**EXERCISE DATA**
File: config.mk
export PLATFORM = sky130hd
export DESIGN_NAME = orf_adder
export DESIGN_NICKNAME = d
export VERILOG_FILES = /design/src/rtl/orf_pkg.sv /design/src/rtl/orf_align.sv /design/src/rtl/orf_smadd.sv /design/src/rtl/orf_pack.sv /design/src/rtl/orf_adder.sv
export SDC_FILE = /design/constraint.sdc
export NUM_CORES = 1
export LEC_CHECK = 0
export BUFFER_PORTS_ARGS = -buffer_cell sky130_fd_sc_hd__buf_2
export CORE_ASPECT_RATIO = 1.5
export CORE_MARGIN = 2
export CORE_UTILIZATION = 45
export CTS_CLUSTER_SIZE = 12
export DETAILED_ROUTE_END_ITERATION = 7
export PLACE_DENSITY = 0.74
export SLEW_MARGIN = 5
export SYNTH_ARGS = -nofsm -noshare
export SYNTH_HDL_FRONTEND = slang
export SYNTH_SLANG_ARGS = --single-unit
File: constraint.sdc
create_clock -name clk -period 18.73 [get_ports clk]
set_input_delay 2.8095 -clock clk [delete_from_list [all_inputs] [get_ports clk]]
set_output_delay 2.8095 -clock clk [all_outputs]
set_load 0.02 [all_outputs]
File: src/rtl/orf_pkg.sv
// Shared constants, word type and exponent decode for the octal-radix adder.
// Assumes a spare top bit, two sign bits, an exponent magnitude and an
// integer mantissa made of whole octal digits.
package orf_pkg;
    localparam int DIG_W        = 3;
    localparam int MAN_DIGITS   = 13;
    localparam int EXP_W        = 6;
    localparam int MAN_W        = DIG_W * MAN_DIGITS;
    localparam int WORD_W       = MAN_W + EXP_W + 3;
    localparam int EV_W         = EXP_W + 2;
    localparam int EXP_MAX      = (1 << EXP_W) - 1;
    localparam int SHIFT_STAGES = $clog2(MAN_DIGITS);

    typedef struct packed {
        logic             spare;
        logic             msign;
        logic             esign;
        logic [EXP_W-1:0] emag;
        logic [MAN_W-1:0] mmag;
    } oword_t;

    // Turn a sign/magnitude exponent into a two's-complement value.
    function automatic logic signed [EV_W-1:0] exp_value(input logic s, input logic [EXP_W-1:0] m);
        logic signed [EV_W-1:0] v;
        v = $signed({2'b00, m});
        return s ? -v : v;
    endfunction
endpackage

File: src/rtl/orf_align.sv
// Exponent compare and octal alignment. The operand with the smaller
// exponent is shifted right by whole digits through a log-depth shifter.
// Assumes exponents lie in -EXP_MAX..EXP_MAX.
module orf_align
    import orf_pkg::*;
(
    input  logic [MAN_W-1:0]        a_mant,
    input  logic [MAN_W-1:0]        b_mant,
    input  logic                    a_sign,
    input  logic                    b_sign,
    input  logic signed [EV_W-1:0]  a_exp,
    input  logic signed [EV_W-1:0]  b_exp,
    output logic [MAN_W-1:0]        big_mant,
    output logic                    big_sign,
    output logic [MAN_W-1:0]        sml_mant,
    output logic                    sml_sign,
    output logic signed [EV_W-1:0]  big_exp,
    output logic                    lost
);
    logic             a_big;
    logic [EV_W-1:0]  diff;
    logic [MAN_W-1:0] raw;
    logic [MAN_W-1:0] stage [SHIFT_STAGES+1];

    // Pick the larger exponent and the distance between the two exponents.
    always_comb begin
        a_big    = (a_exp >= b_exp);
        diff     = a_big ? EV_W'(a_exp - b_exp) : EV_W'(b_exp - a_exp);
        big_mant = a_big ? a_mant : b_mant;
        big_sign = a_big ? a_sign : b_sign;
        big_exp  = a_big ? a_exp  : b_exp;
        raw      = a_big ? b_mant : a_mant;
        sml_sign = a_big ? b_sign : a_sign;
    end

    assign stage[0] = raw;

    // One stage per bit of the digit distance, each stage moving 2^k digits.
    generate
        for (genvar k = 0; k < SHIFT_STAGES; k++) begin : g_shift
            assign stage[k+1] = diff[k] ? (stage[k] >> (DIG_W * (1 << k))) : stage[k];
        end
    endgenerate

    // Drop the operand completely once it is a full mantissa width away.
    always_comb begin
        sml_mant = (diff >= EV_W'(MAN_DIGITS)) ? '0 : stage[SHIFT_STAGES];
        lost     = (raw != '0) && (sml_mant == '0);
    end
endmodule

File: src/rtl/orf_smadd.sv
// Signed-magnitude adder for aligned mantissas. The result carries one
// extra bit for carry-out. Assumes both inputs are magnitudes of equal width.
module orf_smadd
    import orf_pkg::*;
(
    input  logic [MAN_W-1:0] big_mant,
    input  logic             big_sign,
    input  logic [MAN_W-1:0] sml_mant,
    input  logic             sml_sign,
    output logic [MAN_W:0]   sum,
    output logic             sum_sign
);
    // Add like signs; for unlike signs, subtract the smaller magnitude from the larger.
    always_comb begin
        if (big_sign == sml_sign) begin
            sum      = {1'b0, big_mant} + {1'b0, sml_mant};
            sum_sign = big_sign;
        end else if (big_mant >= sml_mant) begin
            sum      = {1'b0, big_mant - sml_mant};
            sum_sign = big_sign;
        end else begin
            sum      = {1'b0, sml_mant - big_mant};
            sum_sign = sml_sign;
        end
    end
endmodule

File: src/rtl/orf_pack.sv
// Result packing: one-digit rescale on carry-out, overflow saturation and
// canonical zero. Assumes the incoming exponent is at most EXP_MAX.
module orf_pack
    import orf_pkg::*;
(
    input  logic [MAN_W:0]          sum,
    input  logic                    sum_sign,
    input  logic signed [EV_W-1:0]  big_exp,
    output logic [WORD_W-1:0]       word,
    output logic                    ovf
);
    logic                   carry;
    logic [MAN_W-1:0]       mant;
    logic signed [EV_W-1:0] e;
    logic [EV_W-1:0]        e_mag;
    oword_t                 w;

    // Rescale by one digit on carry and build the output fields.
    always_comb begin
        carry = sum[MAN_W];
        mant  = carry ? MAN_W'(sum[MAN_W:DIG_W]) : sum[MAN_W-1:0];
        e     = big_exp + $signed({{(EV_W-1){1'b0}}, carry});
        ovf   = (e > $signed(EV_W'(EXP_MAX)));
        if (e < 0) e_mag = EV_W'(-e);
        else       e_mag = EV_W'(e);
        w = '0;
        if (mant != '0) begin
            w.msign = sum_sign;
            if (ovf) begin
                w.emag = '1;
                w.mmag = '1;
            end else begin
                w.esign = (e < 0);
                w.emag  = e_mag[EXP_W-1:0];
                w.mmag  = mant;
            end
        end
        word = w;
    end
endmodule

File: src/rtl/orf_adder.sv
// Top of the octal-radix shared-format adder. Decodes both words, applies
// the subtract select, aligns, adds, packs, and registers the result one
// cycle after the strobe. Assumes callers keep the spare bit for their own use.
module orf_adder
    import orf_pkg::*;
(
    input  logic              clk,
    input  logic              rst_n,
    input  logic              in_valid,
    input  logic [WORD_W-1:0] in_a,
    input  logic [WORD_W-1:0] in_b,
    input  logic              in_sub,
    output logic              out_valid,
    output logic [WORD_W-1:0] out_result,
    output logic              out_ovf,
    output logic              out_unf
);
    oword_t                 wa, wb;
    logic signed [EV_W-1:0] ea, eb, big_exp;
    logic [MAN_W-1:0]       big_mant, sml_mant;
    logic                   big_sign, sml_sign, lost, sum_sign, ovf;
    logic [MAN_W:0]         sum;
    logic [WORD_W-1:0]      word;

    // Field decode; subtraction flips the second mantissa sign.
    always_comb begin
        wa = oword_t'(in_a);
        wb = oword_t'(in_b);
        ea = exp_value(wa.esign, wa.emag);
        eb = exp_value(wb.esign, wb.emag);
    end

    orf_align u_align (
        .a_mant  (wa.mmag),
        .b_mant  (wb.mmag),
        .a_sign  (wa.msign),
        .b_sign  (wb.msign ^ in_sub),
        .a_exp   (ea),
        .b_exp   (eb),
        .big_mant(big_mant),
        .big_sign(big_sign),
        .sml_mant(sml_mant),
        .sml_sign(sml_sign),
        .big_exp (big_exp),
        .lost    (lost)
    );

    orf_smadd u_add (
        .big_mant(big_mant),
        .big_sign(big_sign),
        .sml_mant(sml_mant),
        .sml_sign(sml_sign),
        .sum     (sum),
        .sum_sign(sum_sign)
    );

    orf_pack u_pack (
        .sum     (sum),
        .sum_sign(sum_sign),
        .big_exp (big_exp),
        .word    (word),
        .ovf     (ovf)
    );

    // Output register: capture on strobe, pulse valid for one cycle.
    always_ff @(posedge clk) begin
        if (!rst_n) begin
            out_valid  <= 1'b0;
            out_result <= '0;
            out_ovf    <= 1'b0;
            out_unf    <= 1'b0;
        end else begin
            out_valid <= in_valid;
            if (in_valid) begin
                out_result <= word;
                out_ovf    <= ovf;
                out_unf    <= lost;
            end
        end
    end
endmodule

**WHAT IS NEEDED**
Retype every line up to and including the one that contains "export CORE_MARGIN = 2", beginning at the first line of the records, with no edits.

**ANSWER SECTION**
File: config.mk
export PLATFORM = sky130hd
export DESIGN_NAME = orf_adder
export DESIGN_NICKNAME = d
export VERILOG_FILES = /design/src/rtl/orf_pkg.sv /design/src/rtl/orf_align.sv /design/src/rtl/orf_smadd.sv /design/src/rtl/orf_pack.sv /design/src/rtl/orf_adder.sv
export SDC_FILE = /design/constraint.sdc
export NUM_CORES = 1
export LEC_CHECK = 0
export BUFFER_PORTS_ARGS = -buffer_cell sky130_fd_sc_hd__buf_2
export CORE_ASPECT_RATIO = 1.5
export CORE_MARGIN = 2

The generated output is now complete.